Zanjó indignada y entró a la casa, soberbia, dejándolos a todos allí.

Cristo se irguió y respiró frustrado, ya no soportaba el carácter de esa mujer ni mucho menos la forma en la que le hablaba. Bruna era la tía de su difunta esposa, y aunque nunca aprobó a un hacendado como esposo de una jovencita de su alcurnia y clase, vivió allí durante años para asegurarse de que su sobrina, a la que quería como una hija por no haber concebido a la suya propia, fuese tratada y respetada como lo que era, una reina de alta clase.

— Perdónala, querido, últimamente no se soporta ni ella misma — intentó disculparse Caterina, su suegra, a quien le guardaba muchísimo cariño y respeto.

— No puede hablarme así, Caterina, y si no he sobrepasado mis límites y he tomado una decisión en cuanto a su estadía aquí durante estos meses ha sido por ti y mi hija, pero esta situación no puede seguir así — dijo, decidido.

La mujer, desde que supo sobre aquella decisión, se opuso en seguida, nadie mejor que ellas para seguir criando a la niña como a Cecilia le hubiese gustado, pero él era el padre y por lo mismo tenía la última palabra.

— Hablaré con ella, hijo, déjamelo a mí — dijo, acomedida, luego miró a esa muchacha de ojos marrones que se ocultaba tímida en la espalda de un Cristo que parecía tener toda la intención de protegerla.

El hombre asintió y se hizo a un lado, dejando que Galilea se mostrara.

— Bienvenida a esta casa, muchacha, y perdona a mi hermana, ella…

— No se preocupe, no debe ser fácil para nadie — dijo y aceptó la mano cálida de esa mujer que tenía más parecido con la niña que el propio padre.

Caterina tenía buen ojo y gusto, tal como lo tenía su hija, así que no tardó en reconocer la belleza inigualable de esa muchacha y ese cabello… santísimo, jamás había visto un rojo tan precioso, sedoso y natural como ese.

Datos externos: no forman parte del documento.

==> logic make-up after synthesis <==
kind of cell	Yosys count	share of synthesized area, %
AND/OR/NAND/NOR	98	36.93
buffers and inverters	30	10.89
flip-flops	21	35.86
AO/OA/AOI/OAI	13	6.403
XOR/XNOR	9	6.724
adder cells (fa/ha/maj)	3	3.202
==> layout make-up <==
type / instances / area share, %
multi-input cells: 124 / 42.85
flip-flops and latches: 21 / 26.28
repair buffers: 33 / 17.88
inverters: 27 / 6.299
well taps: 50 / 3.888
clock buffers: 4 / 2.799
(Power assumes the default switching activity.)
[src/rtl/lbstrobe_pkg.sv]
package lbstrobe_pkg;
  localparam int LB_FIELD_W    = 4;
  localparam int LB_NUM_FIELDS = 8;
  localparam int LB_CFG_W      = LB_FIELD_W * LB_NUM_FIELDS;

  // Field slots inside the timing register; direction d (0 rd, 1 wr)
  // uses window slots 2d/2d+1 and strobe slots 4+2d/5+2d.
  localparam int IX_WIN_BASE = 0;
  localparam int IX_STB_BASE = 4;

  localparam logic [LB_CFG_W-1:0] LB_CFG_DEFAULT = 32'h2121_2020;

  function automatic logic [LB_FIELD_W-1:0] lb_field(input logic [LB_CFG_W-1:0] cfg,
                                                     input int idx);
    return cfg[idx*LB_FIELD_W +: LB_FIELD_W];
  endfunction

  function automatic int lb_clamp(input logic [LB_FIELD_W-1:0] v, input int lim);
    return (int'(v) > lim) ? lim : int'(v);
  endfunction

  // True when clock t lies in [lo+ref_dly, hi+ref_dly); empty if hi <= lo.
  function automatic logic lb_in_span(input int t, input int lo, input int hi,
                                      input int ref_dly);
    return (t >= lo + ref_dly) && (t < hi + ref_dly);
  endfunction
endpackage

[src/rtl/lbs_cfg_reg.sv]
module lbs_cfg_reg #(
  parameter int CFG_W = 32,
  parameter logic [CFG_W-1:0] RESET_VAL = '0
) (
  input  logic             clk,
  input  logic             rst_n,
  input  logic             we,
  input  logic [CFG_W-1:0] wdata,
  output logic [CFG_W-1:0] q
);
  always_ff @(posedge clk or negedge rst_n) begin
    if (!rst_n)  q <= RESET_VAL;
    else if (we) q <= wdata;
  end
endmodule
## src/rtl/spi_xfer_pkg.sv

```systemverilog
package spi_xfer_pkg;

    typedef enum logic [2:0] {
        ST_IDLE,
        ST_LEAD,
        ST_LOW,
        ST_HIGH,
        ST_TRAIL,
        ST_SLAVE
    } xfer_state_t;

    // Frame length in bits for a length code; zero marks an illegal code.
    function automatic logic [5:0] len_of(input logic [3:0] code);
        logic [5:0] n;
        if (code <= 4'd8)        n = 6'd8 + {2'b00, code};
        else if (code == 4'd9)   n = 6'd20;
        else if (code == 4'd10)  n = 6'd24;
        else if (code == 4'd11)  n = 6'd32;
        else                     n = 6'd0;
        return n;
    endfunction

endpackage

```

## src/rtl/spi_bit_cursor.sv

```systemverilog
module spi_bit_cursor #(
    parameter int FRAMES = 4,
    parameter int FW     = 32,
    localparam int FI    = $clog2(FRAMES),
    localparam int BI    = $clog2(FW),
    localparam int LW    = BI + 1
) (
    input  logic           clk,
    input  logic           rst_n,
    input  logic           clr,
    input  logic           adv,
    input  logic [LW-1:0]  len,
    input  logic [FI-1:0]  nfr_m1,
    input  logic           lsb,
    output logic [FI+BI-1:0] idx,
    output logic           last
);
    logic [BI-1:0] bit_q;
    logic [FI-1:0] frm_q;
    logic [BI-1:0] top;
    logic [BI-1:0] pos;
    logic          frame_end;

    always_comb begin
        top       = BI'(len - LW'(1));
        frame_end = (bit_q == top);
        last      = frame_end && (frm_q == nfr_m1);
        pos       = lsb ? bit_q : (top - bit_q);
        idx       = {frm_q, pos};
    end

    always_ff @(posedge clk or negedge rst_n) begin
        if (!rst_n) begin
            bit_q <= '0;
            frm_q <= '0;
        end else if (clr) begin
            bit_q <= '0;
            frm_q <= '0;
        end else if (adv) begin
            if (frame_end) begin
                bit_q <= '0;
                frm_q <= frm_q + FI'(1);
            end else begin
                bit_q <= bit_q + BI'(1);
            end
        end
    end

    // the bit counter never passes the end of the selected frame length
    a_r1_bit_in_frame: assert property (@(posedge clk) disable iff (!rst_n)
        bit_q <= top);

    // the frame counter never passes the programmed frame count
    a_r4_frame_in_range: assert property (@(posedge clk) disable iff (!rst_n)
        frm_q <= nfr_m1);

endmodule

```

## src/rtl/spi_tx_dbuf.sv

```systemverilog
module spi_tx_dbuf #(
    parameter int W = 128
) (
    input  logic         clk,
    input  logic         rst_n,
    input  logic         wr,
    input  logic [W-1:0] wdata,
    input  logic         load,
    output logic         full,
    output logic         overrun,
    output logic [W-1:0] act
);
    logic [W-1:0] hold_q;

    always_ff @(posedge clk or negedge rst_n) begin
        if (!rst_n) begin
            hold_q  <= '0;
            act     <= '0;
            full    <= 1'b0;
            overrun <= 1'b0;
        end else begin
            if (wr && full) begin
                overrun <= 1'b1;
            end else if (wr) begin
                hold_q <= wdata;
                full   <= 1'b1;
            end
            if (load) begin
                act  <= hold_q;
                full <= 1'b0;
            end
        end
    end

    // a write into a full holding register leaves it untouched
    a_r9_hold_kept: assert property (@(posedge clk) disable iff (!rst_n)
        (wr && full) |=> $stable(hold_q));

    // the overrun flag is sticky
    a_r9_overrun_sticky: assert property (@(posedge clk) disable iff (!rst_n)
        overrun |=> overrun);

endmodule

```

## src/rtl/spi_xfer_engine.sv

```systemverilog
module spi_xfer_engine
    import spi_xfer_pkg::*;
#(
    parameter int FRAMES = 4,
    parameter int FW     = 32,
    parameter int DIVW   = 8,
    localparam int BUFW  = FRAMES * FW,
    localparam int FI    = $clog2(FRAMES),
    localparam int BI    = $clog2(FW),
    localparam int LW    = BI + 1,
    localparam int IW    = FI + BI
) (
    input  logic            clk,
    input  logic            rst_n,
    input  logic            cfg_master,
    input  logic            cfg_3wire,
    input  logic            cfg_lsb,
    input  logic [3:0]      cfg_len,
    input  logic [FI-1:0]   cfg_nfr,
    input  logic [DIVW-1:0] half_div,
    input  logic            tx_wr,
    input  logic [BUFW-1:0] tx_data,
    input  logic            start,
    output logic            tx_overrun,
    output logic [BUFW-1:0] rx_data,
    output logic            done,
    output logic            sck_o,
    input  logic            sck_i,
    output logic            ss_n_o,
    input  logic            ss_n_i,
    output logic            mosi_o,
    input  logic            mosi_i,
    output logic            miso_o,
    input  logic            miso_i
);
    xfer_state_t st_q, st_d;

    logic            m_q, w3_q, lsb_q;
    logic [LW-1:0]   len_q, len_in;
    logic [FI-1:0]   nfr_q;
    logic [DIVW-1:0] div_q;
    logic            tick;
    logic [2:0]      sck_sy;
    logic [1:0]      ss_sy, mo_sy;
    logic            s_rise, s_fall, s_en;
    logic            go, samp, adv, fin, last, tx_full, tx_bit, sin;
    logic [IW-1:0]   idx;
    logic [BUFW-1:0] tx_act, rx_sh, rx_nx;

    spi_bit_cursor #(.FRAMES(FRAMES), .FW(FW)) u_cursor (
        .clk(clk), .rst_n(rst_n), .clr(go), .adv(adv),
        .len(len_q), .nfr_m1(nfr_q), .lsb(lsb_q),
        .idx(idx), .last(last)
    );

    spi_tx_dbuf #(.W(BUFW)) u_txbuf (
        .clk(clk), .rst_n(rst_n), .wr(tx_wr), .wdata(tx_data),
        .load(go), .full(tx_full), .overrun(tx_overrun), .act(tx_act)
    );

    // Control strobes
    always_comb begin
        len_in = LW'(len_of(cfg_len));
        tick   = (div_q == half_div);
        s_rise = sck_sy[1] && !sck_sy[2];
        s_fall = !sck_sy[1] && sck_sy[2];
        s_en   = w3_q || !ss_sy[1];
        go     = start && (st_q == ST_IDLE) && tx_full && (len_in != '0);
        samp   = (tick && (st_q == ST_LEAD || st_q == ST_LOW))
              || (st_q == ST_SLAVE && s_rise && s_en);
        adv    = (st_q == ST_HIGH && tick && !last)
              || (st_q == ST_SLAVE && s_fall && s_en);
        fin    = (st_q == ST_TRAIL && tick)
              || (st_q == ST_SLAVE && s_rise && s_en && last);
        tx_bit = tx_act[idx];
        sin    = m_q ? miso_i : mo_sy[1];
        rx_nx  = rx_sh;
        if (samp) rx_nx[idx] = sin;
    end

    // Next-state logic
    always_comb begin
        st_d = st_q;
        unique case (st_q)
            ST_IDLE:  if (go) st_d = cfg_master ? ST_LEAD : ST_SLAVE;
            ST_LEAD:  if (tick) st_d = ST_HIGH;
            ST_HIGH:  if (tick) st_d = last ? ST_TRAIL : ST_LOW;
            ST_LOW:   if (tick) st_d = ST_HIGH;
            ST_TRAIL: if (tick) st_d = ST_IDLE;
            ST_SLAVE: if (fin) st_d = ST_IDLE;
            default:  st_d = ST_IDLE;
        endcase
    end

    // State register
    always_ff @(posedge clk or negedge rst_n) begin
        if (!rst_n) st_q <= ST_IDLE;
        else        st_q <= st_d;
    end

    // Datapath registers
    always_ff @(posedge clk or negedge rst_n) begin
        if (!rst_n) begin
            sck_sy  <= '0;
            ss_sy   <= '1;
            mo_sy   <= '0;
            div_q   <= '0;
            m_q     <= 1'b0;
            w3_q    <= 1'b0;
            lsb_q   <= 1'b0;
            len_q   <= '0;
            nfr_q   <= '0;
            rx_sh   <= '0;
            rx_data <= '0;
            done    <= 1'b0;
        end else begin
            sck_sy <= {sck_sy[1:0], sck_i};
            ss_sy  <= {ss_sy[0], ss_n_i};
            mo_sy  <= {mo_sy[0], mosi_i};
            if (st_q == ST_IDLE || tick) div_q <= '0;
            else                         div_q <= div_q + DIVW'(1);
            if (go) begin
                m_q   <= cfg_master;
                w3_q  <= cfg_3wire;
                lsb_q <= cfg_lsb;
                len_q <= len_in;
                nfr_q <= cfg_nfr;
                rx_sh <= '0;
            end else begin
                rx_sh <= rx_nx;
            end
            if (fin) rx_data <= rx_nx;
            done <= fin;
        end
    end

    // Pin outputs
    always_comb begin
        sck_o  = 1'b0;
        ss_n_o = 1'b1;
        mosi_o = 1'b0;
        miso_o = 1'b0;
        unique case (st_q)
            ST_IDLE: ;
            ST_LEAD, ST_LOW, ST_TRAIL: begin
                ss_n_o = w3_q;
                mosi_o = tx_bit;
            end
            ST_HIGH: begin
                sck_o  = 1'b1;
                ss_n_o = w3_q;
                mosi_o = tx_bit;
            end
            ST_SLAVE: miso_o = tx_bit;
            default: ;
        endcase
    end

    // in four-wire master mode the select is low whenever the clock is high
    a_r6_ss_covers_sck: assert property (@(posedge clk) disable iff (!rst_n)
        (sck_o && !w3_q) |-> !ss_n_o);

    // three-wire transfers never drive the select low
    a_r6_three_wire_no_ss: assert property (@(posedge clk) disable iff (!rst_n)
        (w3_q && st_q != ST_IDLE) |-> ss_n_o);

    // master data holds steady while the clock is high
    a_r5_mosi_steady_high: assert property (@(posedge clk) disable iff (!rst_n)
        (st_q == ST_HIGH && !tick) |=> $stable(mosi_o));

    // done lasts one cycle and the select is already released
    a_r8_done_pulse: assert property (@(posedge clk) disable iff (!rst_n)
        done |=> !done);
    a_r8_done_ss_high: assert property (@(posedge clk) disable iff (!rst_n)
        done |-> ss_n_o);

    // an active transfer always carries a legal length
    a_r1_legal_len: assert property (@(posedge clk) disable iff (!rst_n)
        (st_q != ST_IDLE) |-> (len_q != '0));

endmodule

```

Más tarde, la misma muchacha que se había llevado a Salomé le mostró su habitación, era grande y espaciosa, aunque un poco calurosa pese a las altas ventanas.

— Lo que necesite, puede tocar ese timbre y alguien del servicio vendrá en seguida — le dijo la joven, señalando un pequeño interruptor dorado junto a la cama.

Cuando quedó sola, tomó una ducha larga y luego buscó entre sus pertenencias alguna prenda cómoda y fresca para usar ese día, pues el calor de verdad que era terrible en aquellas fechas.

Caterina prestó atención a como su yerno observaba a esa muchacha mientras desaparecía por las escaleras y notó en seguida que alguna vez así había visto a su hija, lo que no le preocupó, pues él estaba en todo su derecho de rehacer su vida; sin embargo, sabía que ese muchacho era terco y difícil de llevarle el ritmo, a Cecilia le costó años y un poco de sufrimiento, esperaba, por el bien de su nieta, que las cosas se quedaran como estaban y no se complicaran, además, ella se veía bastante joven, se notaba la diferencia como por diez años, y que decir de sus proporciones, Cristo era grande como un roble y esa jovencita dudaba que pasara los cincuenta y cinco kilos.

Suspiró, quizás solo estaba haciéndose una película sin sentido en su cabeza.

Cristo, ansioso como nunca solía serlo, subió las escaleras con la excusa de ponerse al corriente de la rutina de su hija con Galilea, pues debían dejar una que otra cosa clara en cuanto a la educación de la pequeña.

Tocó, sin saber, que la puerta no estaba del todo cerrada, así que cuando se abrió, la descubrió en el centro de la habitación con nada más que una toalla cubriendo sus partes más íntimas.

Indescriptiblemente, algo se incendió dentro de él… y no supo qué, hasta que se miró la entrepierna y se encontró con una erección que no se despertaba hacía ya meses por ninguna otra mujer que no fuese su esposa.

Galilea, al sentirse observada con demasiada insistencia, alzó la vista, y tan asombrada como lo estaba ese hombre por el monstruo que se apretaba contra su cremallera, se irguió torpemente al tiempo que una esquina de la toalla se quedaba prendada al cierre de la maleta y se le caía, dejándola completamente desnuda en frente de unos ojos que amenazaron con comérsela de un solo bocado.